PROBLEM TO WORK ON:
From the entries below, reproduce exactly the line containing "## final cells by class", the line containing "stage,registers [W],logic (W),clock", and every line in between, with nothing added.

[Source data]

◆ ◆ ◆ ◆ ◆

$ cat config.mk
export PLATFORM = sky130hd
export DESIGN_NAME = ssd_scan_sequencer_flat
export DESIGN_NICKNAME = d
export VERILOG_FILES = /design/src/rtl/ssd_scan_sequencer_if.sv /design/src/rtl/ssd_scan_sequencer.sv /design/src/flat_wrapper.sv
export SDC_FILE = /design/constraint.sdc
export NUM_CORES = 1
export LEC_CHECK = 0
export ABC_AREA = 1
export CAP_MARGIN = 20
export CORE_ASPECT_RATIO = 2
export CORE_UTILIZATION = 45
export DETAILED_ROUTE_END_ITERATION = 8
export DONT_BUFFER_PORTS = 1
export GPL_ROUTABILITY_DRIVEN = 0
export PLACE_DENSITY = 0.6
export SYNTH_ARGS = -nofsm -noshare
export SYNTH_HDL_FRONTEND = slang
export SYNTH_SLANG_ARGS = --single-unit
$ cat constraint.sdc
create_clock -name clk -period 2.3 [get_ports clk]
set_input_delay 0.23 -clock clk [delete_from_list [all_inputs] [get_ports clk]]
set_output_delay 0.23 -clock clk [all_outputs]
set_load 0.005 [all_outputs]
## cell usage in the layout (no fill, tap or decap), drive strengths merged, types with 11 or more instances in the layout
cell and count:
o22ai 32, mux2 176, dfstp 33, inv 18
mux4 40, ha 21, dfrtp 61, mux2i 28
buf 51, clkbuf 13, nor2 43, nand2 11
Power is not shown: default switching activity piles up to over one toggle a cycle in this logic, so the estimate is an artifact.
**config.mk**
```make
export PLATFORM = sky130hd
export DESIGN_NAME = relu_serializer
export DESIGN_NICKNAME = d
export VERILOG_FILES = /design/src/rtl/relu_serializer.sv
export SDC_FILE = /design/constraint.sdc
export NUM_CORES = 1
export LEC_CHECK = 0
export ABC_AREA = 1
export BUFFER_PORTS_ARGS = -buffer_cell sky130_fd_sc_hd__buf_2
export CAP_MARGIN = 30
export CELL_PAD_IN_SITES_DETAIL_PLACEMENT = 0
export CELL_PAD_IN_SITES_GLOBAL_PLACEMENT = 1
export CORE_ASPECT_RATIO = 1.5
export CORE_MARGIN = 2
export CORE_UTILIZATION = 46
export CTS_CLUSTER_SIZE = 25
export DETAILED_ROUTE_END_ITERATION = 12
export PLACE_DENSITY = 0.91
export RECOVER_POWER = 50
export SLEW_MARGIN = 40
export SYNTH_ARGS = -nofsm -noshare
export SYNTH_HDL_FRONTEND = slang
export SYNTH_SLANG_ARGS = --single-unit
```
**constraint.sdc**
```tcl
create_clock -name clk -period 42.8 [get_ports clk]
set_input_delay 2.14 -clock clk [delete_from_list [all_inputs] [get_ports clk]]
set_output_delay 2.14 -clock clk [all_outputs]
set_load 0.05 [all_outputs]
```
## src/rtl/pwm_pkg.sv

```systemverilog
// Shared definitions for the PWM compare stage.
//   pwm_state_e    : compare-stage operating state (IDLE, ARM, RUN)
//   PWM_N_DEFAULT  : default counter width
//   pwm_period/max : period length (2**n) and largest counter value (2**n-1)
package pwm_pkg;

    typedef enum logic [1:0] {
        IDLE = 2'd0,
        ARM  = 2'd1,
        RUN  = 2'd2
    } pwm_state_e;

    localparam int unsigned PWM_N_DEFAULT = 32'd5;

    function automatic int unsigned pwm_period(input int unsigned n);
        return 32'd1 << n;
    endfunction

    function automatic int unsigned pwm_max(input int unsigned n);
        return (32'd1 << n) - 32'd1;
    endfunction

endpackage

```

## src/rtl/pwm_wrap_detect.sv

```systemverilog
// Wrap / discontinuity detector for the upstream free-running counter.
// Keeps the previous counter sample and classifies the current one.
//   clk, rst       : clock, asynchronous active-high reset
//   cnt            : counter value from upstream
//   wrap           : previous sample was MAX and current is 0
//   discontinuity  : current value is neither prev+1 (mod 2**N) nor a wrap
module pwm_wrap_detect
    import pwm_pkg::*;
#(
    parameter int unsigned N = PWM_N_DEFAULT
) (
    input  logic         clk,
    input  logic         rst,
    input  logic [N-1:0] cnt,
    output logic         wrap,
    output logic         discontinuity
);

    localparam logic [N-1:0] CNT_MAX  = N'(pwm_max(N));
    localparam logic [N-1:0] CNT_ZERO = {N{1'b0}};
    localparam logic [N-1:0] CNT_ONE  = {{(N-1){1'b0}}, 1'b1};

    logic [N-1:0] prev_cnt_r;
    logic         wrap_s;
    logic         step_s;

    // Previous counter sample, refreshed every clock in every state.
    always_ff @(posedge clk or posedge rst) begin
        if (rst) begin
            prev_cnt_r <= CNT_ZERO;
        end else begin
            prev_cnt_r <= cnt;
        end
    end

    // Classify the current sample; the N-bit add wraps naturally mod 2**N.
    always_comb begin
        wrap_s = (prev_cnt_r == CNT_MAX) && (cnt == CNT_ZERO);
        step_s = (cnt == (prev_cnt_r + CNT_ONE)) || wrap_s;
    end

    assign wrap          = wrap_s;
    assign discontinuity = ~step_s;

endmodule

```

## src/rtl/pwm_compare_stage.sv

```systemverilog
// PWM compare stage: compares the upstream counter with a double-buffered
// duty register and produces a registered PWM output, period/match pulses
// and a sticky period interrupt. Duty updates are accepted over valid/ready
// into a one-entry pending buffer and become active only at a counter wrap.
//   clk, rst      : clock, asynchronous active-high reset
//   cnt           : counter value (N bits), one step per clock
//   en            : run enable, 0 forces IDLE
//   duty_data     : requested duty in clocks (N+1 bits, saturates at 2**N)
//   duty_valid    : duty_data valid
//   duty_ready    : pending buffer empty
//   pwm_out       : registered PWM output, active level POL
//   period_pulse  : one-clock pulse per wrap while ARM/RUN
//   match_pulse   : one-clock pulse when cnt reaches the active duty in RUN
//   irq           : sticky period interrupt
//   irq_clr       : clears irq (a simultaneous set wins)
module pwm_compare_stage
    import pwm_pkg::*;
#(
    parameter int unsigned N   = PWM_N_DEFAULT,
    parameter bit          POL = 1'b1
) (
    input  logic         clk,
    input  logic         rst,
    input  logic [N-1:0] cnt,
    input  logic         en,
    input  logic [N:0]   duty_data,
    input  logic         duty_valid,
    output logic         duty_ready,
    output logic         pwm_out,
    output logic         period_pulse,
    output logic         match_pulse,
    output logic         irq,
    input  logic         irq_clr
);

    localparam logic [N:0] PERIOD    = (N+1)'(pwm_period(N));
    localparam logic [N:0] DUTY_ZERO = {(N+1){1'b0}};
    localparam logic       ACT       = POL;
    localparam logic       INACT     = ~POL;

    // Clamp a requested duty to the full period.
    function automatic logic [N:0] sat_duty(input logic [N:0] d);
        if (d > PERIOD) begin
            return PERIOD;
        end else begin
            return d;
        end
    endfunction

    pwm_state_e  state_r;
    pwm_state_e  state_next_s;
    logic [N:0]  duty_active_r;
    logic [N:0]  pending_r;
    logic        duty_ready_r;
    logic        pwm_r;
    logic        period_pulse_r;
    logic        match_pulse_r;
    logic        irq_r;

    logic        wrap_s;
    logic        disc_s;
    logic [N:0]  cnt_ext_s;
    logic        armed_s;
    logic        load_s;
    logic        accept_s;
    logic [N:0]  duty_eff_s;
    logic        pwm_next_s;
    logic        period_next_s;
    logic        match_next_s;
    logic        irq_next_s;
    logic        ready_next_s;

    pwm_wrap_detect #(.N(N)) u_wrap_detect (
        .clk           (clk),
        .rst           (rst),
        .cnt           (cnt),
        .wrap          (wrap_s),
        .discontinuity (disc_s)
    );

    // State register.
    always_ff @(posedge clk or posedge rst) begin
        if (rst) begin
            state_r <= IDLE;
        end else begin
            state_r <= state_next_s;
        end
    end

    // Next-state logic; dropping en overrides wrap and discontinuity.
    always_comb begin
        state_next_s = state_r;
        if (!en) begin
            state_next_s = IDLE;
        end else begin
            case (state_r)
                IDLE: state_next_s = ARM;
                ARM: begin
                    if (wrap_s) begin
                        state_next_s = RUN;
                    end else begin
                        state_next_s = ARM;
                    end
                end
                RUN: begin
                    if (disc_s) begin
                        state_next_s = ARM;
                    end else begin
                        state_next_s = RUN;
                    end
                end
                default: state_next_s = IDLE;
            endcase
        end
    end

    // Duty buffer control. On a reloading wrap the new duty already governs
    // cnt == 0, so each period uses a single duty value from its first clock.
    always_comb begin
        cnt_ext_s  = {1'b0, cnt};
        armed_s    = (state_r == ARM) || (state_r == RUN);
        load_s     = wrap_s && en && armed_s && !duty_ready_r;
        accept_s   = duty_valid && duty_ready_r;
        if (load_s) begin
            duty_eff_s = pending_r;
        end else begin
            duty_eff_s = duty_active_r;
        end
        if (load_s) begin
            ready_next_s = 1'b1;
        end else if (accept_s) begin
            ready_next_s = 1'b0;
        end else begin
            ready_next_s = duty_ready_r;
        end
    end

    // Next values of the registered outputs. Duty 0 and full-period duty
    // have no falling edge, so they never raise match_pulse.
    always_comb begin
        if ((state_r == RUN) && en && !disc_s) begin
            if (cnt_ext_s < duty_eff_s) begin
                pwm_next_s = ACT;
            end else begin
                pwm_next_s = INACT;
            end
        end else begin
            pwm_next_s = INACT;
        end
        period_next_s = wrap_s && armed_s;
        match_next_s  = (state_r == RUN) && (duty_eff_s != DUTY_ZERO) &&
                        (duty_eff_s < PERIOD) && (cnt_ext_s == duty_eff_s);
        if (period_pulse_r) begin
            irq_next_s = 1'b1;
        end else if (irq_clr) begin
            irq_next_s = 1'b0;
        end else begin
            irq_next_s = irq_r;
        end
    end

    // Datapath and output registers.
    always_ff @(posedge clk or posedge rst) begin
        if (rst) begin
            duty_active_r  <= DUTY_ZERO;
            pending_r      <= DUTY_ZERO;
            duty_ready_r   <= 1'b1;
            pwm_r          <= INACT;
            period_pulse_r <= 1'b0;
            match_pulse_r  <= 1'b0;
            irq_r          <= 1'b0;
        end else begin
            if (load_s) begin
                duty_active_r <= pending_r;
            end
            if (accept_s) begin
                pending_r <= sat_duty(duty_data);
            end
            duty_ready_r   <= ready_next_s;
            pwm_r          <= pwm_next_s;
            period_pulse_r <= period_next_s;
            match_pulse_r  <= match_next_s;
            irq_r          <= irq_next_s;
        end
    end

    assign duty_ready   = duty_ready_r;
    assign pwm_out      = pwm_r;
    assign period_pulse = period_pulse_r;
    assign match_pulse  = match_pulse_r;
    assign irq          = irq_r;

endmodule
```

◆ ◆ ◆ ◆ ◆

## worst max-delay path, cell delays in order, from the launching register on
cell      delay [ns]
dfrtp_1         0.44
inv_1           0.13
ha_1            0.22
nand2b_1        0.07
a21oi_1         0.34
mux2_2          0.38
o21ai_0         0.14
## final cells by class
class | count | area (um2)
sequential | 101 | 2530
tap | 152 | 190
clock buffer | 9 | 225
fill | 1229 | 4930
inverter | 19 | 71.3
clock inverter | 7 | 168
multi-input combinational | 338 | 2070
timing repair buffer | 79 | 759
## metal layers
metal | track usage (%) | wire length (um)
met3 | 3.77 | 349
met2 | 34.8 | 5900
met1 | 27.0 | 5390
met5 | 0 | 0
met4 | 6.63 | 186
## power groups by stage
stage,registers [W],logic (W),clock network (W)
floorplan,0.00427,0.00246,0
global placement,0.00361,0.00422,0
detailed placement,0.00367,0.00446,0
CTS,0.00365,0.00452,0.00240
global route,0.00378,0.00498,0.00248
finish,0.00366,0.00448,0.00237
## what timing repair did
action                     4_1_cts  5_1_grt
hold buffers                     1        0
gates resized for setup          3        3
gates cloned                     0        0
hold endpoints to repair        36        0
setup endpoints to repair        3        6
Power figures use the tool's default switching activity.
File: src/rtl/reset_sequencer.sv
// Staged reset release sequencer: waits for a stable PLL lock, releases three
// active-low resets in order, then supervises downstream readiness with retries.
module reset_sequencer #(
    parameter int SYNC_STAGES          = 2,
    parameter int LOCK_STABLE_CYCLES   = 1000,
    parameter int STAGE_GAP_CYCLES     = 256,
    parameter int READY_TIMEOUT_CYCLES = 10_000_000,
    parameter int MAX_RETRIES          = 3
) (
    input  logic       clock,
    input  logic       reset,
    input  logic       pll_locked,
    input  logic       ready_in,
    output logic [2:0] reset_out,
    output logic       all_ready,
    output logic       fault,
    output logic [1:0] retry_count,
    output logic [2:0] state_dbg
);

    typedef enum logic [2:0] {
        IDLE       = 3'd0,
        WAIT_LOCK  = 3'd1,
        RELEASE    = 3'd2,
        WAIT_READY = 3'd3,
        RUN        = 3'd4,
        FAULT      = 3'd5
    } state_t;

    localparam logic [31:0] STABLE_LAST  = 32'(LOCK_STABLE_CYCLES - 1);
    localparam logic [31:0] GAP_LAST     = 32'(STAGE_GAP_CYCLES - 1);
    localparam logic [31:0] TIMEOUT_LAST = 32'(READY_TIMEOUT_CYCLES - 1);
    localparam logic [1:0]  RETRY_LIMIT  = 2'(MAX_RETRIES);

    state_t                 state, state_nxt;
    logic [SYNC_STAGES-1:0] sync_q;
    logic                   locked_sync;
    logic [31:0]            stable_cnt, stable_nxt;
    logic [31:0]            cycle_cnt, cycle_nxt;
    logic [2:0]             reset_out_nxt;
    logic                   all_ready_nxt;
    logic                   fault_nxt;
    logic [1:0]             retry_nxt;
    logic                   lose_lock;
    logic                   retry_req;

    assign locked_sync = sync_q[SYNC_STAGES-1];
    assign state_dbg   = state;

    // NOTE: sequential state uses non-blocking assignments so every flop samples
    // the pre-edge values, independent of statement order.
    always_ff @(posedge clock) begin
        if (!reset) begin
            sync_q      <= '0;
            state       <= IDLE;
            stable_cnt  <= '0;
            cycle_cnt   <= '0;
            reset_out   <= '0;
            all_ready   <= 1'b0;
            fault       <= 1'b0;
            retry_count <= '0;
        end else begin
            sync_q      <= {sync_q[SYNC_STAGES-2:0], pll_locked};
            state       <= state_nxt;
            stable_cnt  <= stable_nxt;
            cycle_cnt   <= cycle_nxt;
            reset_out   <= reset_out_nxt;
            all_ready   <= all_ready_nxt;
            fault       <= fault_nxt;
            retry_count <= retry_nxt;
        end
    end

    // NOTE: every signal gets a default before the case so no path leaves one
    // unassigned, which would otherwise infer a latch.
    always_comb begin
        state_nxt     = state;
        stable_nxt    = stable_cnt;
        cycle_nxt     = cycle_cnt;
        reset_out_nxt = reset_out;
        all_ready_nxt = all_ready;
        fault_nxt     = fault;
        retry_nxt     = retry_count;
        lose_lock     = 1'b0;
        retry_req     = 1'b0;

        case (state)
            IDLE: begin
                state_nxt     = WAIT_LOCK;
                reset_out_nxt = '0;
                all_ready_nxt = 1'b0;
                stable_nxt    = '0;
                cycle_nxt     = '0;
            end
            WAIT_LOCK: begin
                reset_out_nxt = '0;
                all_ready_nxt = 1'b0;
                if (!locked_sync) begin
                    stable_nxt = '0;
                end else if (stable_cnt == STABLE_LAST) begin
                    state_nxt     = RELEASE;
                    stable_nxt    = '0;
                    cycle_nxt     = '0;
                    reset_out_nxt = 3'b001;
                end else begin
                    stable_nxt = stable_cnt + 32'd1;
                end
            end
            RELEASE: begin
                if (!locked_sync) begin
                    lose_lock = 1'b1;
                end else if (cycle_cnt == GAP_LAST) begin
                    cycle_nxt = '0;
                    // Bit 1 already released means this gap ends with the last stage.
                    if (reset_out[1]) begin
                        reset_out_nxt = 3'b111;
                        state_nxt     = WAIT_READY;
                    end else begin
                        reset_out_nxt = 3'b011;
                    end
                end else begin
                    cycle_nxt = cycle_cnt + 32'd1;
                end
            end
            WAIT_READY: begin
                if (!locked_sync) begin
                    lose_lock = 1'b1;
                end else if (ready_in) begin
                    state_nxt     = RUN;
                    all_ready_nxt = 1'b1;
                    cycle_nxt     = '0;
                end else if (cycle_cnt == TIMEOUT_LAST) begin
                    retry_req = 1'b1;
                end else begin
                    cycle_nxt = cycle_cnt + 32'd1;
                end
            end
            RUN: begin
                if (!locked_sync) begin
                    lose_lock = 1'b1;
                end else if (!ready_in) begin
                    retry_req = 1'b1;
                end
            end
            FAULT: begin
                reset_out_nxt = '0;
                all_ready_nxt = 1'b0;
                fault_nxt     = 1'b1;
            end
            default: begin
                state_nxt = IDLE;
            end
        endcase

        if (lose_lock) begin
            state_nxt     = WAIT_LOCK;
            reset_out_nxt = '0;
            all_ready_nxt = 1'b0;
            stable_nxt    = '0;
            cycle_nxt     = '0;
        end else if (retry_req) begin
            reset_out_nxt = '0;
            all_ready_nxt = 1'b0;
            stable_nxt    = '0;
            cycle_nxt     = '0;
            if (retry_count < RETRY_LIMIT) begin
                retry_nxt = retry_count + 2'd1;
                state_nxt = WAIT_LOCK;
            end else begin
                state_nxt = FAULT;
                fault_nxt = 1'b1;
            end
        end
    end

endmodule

◆ ◆ ◆ ◆ ◆

WRITTEN SOLUTION:
## final cells by class
class | count | area (um2)
sequential | 101 | 2530
tap | 152 | 190
clock buffer | 9 | 225
fill | 1229 | 4930
inverter | 19 | 71.3
clock inverter | 7 | 168
multi-input combinational | 338 | 2070
timing repair buffer | 79 | 759
## metal layers
metal | track usage (%) | wire length (um)
met3 | 3.77 | 349
met2 | 34.8 | 5900
met1 | 27.0 | 5390
met5 | 0 | 0
met4 | 6.63 | 186
## power groups by stage
stage,registers [W],logic (W),clock network (W)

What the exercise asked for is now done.